__What you need to do__
What is wanted is an exact copy of the lines from the top of the listing through the line containing "run 2 against".

┏━━

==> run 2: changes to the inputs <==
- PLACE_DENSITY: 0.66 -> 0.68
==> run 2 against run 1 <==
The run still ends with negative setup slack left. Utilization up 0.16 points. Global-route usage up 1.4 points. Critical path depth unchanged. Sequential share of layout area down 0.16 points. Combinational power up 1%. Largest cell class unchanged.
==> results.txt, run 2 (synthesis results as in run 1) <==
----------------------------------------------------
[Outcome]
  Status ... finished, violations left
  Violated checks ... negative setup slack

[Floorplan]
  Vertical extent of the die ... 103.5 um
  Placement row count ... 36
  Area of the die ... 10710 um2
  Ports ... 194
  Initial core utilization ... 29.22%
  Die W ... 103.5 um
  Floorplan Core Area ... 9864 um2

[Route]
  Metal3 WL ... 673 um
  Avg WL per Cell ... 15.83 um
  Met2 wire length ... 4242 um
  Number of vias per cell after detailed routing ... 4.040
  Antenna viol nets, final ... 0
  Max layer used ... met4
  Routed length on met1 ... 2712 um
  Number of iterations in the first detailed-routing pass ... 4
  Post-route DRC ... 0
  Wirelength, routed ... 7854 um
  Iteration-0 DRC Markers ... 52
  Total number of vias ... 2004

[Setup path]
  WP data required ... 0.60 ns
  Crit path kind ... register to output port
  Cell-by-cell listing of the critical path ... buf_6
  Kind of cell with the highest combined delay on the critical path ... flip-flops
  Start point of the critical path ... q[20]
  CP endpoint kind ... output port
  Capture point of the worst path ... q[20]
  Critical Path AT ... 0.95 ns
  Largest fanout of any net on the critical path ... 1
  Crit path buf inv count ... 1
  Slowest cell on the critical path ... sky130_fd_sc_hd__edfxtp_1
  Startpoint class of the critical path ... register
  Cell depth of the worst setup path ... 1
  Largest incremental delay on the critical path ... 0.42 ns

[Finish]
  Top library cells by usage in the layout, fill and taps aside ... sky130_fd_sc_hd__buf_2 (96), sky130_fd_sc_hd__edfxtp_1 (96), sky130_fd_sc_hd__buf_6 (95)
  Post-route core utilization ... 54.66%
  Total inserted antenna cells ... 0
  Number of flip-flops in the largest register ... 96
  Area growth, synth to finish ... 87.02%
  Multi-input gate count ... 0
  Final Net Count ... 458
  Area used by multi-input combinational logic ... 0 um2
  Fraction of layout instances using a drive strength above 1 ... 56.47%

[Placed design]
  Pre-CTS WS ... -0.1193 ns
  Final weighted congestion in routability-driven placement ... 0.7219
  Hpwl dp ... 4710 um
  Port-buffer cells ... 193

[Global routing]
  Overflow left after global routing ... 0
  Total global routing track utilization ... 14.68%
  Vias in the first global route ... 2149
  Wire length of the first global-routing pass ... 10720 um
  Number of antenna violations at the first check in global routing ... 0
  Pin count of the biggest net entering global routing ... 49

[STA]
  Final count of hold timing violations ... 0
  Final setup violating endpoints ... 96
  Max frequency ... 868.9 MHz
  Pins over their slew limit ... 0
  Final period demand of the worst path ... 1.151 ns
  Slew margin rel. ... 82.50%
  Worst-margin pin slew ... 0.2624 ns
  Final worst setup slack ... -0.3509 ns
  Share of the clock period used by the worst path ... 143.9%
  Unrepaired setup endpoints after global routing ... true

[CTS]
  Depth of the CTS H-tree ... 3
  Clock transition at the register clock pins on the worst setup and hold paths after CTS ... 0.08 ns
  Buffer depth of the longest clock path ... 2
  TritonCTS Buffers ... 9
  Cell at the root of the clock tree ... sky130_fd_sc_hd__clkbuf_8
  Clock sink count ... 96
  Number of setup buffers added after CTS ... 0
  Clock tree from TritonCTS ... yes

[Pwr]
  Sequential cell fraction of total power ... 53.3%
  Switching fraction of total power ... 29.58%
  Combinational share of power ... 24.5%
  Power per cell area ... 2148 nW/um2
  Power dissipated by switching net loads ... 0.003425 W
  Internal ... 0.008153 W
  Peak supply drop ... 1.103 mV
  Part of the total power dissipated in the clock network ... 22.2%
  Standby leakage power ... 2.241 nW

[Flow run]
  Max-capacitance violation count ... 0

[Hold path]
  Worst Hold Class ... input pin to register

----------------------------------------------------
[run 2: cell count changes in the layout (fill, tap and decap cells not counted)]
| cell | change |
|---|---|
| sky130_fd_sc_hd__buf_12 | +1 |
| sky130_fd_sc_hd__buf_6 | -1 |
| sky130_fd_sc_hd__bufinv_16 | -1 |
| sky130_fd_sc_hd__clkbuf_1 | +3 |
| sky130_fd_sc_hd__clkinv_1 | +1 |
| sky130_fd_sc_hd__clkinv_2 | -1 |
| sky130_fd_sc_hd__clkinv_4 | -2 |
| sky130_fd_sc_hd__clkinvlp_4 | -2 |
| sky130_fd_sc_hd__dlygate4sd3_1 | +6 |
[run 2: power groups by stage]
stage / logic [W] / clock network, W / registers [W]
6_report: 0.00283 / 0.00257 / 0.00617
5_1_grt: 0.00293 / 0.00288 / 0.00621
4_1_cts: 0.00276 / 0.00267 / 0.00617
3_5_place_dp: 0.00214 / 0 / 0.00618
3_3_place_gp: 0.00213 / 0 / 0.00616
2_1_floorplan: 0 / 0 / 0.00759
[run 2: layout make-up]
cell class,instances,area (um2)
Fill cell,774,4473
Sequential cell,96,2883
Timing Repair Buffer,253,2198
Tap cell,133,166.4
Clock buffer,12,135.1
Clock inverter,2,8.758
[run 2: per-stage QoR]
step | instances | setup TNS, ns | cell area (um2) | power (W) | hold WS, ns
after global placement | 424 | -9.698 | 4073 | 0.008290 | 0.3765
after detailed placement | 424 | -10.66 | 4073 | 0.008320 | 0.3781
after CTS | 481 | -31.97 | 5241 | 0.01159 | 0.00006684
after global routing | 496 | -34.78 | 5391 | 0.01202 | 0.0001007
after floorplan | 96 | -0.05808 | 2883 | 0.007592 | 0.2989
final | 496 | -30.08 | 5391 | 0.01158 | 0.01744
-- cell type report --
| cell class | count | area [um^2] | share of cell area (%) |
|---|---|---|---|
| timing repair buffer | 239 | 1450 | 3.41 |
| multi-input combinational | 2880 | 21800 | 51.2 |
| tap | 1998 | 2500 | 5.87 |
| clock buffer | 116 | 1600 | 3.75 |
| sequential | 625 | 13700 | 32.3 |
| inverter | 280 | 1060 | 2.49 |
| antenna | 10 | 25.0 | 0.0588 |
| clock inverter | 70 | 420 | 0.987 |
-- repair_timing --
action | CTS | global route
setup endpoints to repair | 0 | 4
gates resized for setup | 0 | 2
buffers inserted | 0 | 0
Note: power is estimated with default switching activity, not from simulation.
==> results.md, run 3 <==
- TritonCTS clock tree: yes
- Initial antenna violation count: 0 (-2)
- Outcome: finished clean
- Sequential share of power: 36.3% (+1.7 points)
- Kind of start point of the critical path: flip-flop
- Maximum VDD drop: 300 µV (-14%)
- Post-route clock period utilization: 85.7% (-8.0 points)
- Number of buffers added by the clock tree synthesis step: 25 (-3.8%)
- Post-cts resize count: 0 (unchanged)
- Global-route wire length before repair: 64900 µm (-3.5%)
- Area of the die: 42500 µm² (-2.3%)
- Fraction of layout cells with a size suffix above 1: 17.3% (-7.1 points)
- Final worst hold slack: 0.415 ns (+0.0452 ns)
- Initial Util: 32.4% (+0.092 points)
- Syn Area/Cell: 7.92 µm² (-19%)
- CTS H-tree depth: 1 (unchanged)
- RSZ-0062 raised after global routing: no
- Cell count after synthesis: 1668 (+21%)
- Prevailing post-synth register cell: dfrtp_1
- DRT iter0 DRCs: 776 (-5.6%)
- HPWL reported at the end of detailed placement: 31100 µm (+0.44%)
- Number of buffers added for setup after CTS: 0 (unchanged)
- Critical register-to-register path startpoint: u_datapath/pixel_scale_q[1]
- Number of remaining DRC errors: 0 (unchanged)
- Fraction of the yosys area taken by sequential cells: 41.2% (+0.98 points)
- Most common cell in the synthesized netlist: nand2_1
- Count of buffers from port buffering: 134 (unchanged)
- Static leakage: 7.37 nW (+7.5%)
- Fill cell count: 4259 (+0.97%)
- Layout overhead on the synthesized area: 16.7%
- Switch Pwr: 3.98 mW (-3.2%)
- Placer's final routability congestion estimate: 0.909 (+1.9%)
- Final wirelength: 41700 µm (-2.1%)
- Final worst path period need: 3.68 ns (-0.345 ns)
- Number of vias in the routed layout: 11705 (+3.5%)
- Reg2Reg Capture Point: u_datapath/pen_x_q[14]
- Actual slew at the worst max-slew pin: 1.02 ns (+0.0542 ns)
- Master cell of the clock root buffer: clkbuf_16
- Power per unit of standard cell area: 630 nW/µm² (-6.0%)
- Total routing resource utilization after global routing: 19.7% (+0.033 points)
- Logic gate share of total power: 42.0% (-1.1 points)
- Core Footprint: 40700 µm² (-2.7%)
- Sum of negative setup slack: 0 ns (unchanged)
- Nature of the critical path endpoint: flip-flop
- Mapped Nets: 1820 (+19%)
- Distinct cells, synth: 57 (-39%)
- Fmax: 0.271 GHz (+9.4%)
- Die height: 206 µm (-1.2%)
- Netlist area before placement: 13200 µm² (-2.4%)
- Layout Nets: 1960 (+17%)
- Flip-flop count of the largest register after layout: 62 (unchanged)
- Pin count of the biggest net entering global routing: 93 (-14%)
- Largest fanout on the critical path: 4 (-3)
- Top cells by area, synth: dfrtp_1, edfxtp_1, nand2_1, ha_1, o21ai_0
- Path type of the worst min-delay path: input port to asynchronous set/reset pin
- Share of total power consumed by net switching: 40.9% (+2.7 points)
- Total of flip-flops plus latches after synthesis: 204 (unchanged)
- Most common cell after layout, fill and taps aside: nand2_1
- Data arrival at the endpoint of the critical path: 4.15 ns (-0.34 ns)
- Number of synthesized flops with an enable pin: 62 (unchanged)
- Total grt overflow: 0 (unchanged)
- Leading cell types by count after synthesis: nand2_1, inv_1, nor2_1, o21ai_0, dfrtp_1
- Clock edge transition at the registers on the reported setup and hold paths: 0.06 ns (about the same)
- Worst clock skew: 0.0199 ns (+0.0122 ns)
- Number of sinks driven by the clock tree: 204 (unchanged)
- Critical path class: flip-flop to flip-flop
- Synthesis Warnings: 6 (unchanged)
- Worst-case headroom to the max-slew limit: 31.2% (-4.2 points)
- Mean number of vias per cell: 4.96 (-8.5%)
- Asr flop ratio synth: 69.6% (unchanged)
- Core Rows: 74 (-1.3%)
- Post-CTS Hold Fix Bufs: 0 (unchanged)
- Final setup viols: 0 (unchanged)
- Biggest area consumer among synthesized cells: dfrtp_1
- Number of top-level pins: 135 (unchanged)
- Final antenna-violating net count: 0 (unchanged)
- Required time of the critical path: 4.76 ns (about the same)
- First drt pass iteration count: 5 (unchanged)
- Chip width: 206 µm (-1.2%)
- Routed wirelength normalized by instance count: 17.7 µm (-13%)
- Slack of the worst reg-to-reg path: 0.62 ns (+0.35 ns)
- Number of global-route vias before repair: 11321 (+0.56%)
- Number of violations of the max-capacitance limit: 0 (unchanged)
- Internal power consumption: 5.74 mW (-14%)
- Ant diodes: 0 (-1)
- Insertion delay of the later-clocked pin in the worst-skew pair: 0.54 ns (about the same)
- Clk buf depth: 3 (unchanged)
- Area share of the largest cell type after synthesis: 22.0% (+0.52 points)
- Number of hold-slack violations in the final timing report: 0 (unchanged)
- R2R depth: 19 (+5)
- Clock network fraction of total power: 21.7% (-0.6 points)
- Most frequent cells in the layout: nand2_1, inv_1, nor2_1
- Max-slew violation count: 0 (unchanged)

┗━━

__Exercise result__
==> run 2: changes to the inputs <==
- PLACE_DENSITY: 0.66 -> 0.68
==> run 2 against run 1 <==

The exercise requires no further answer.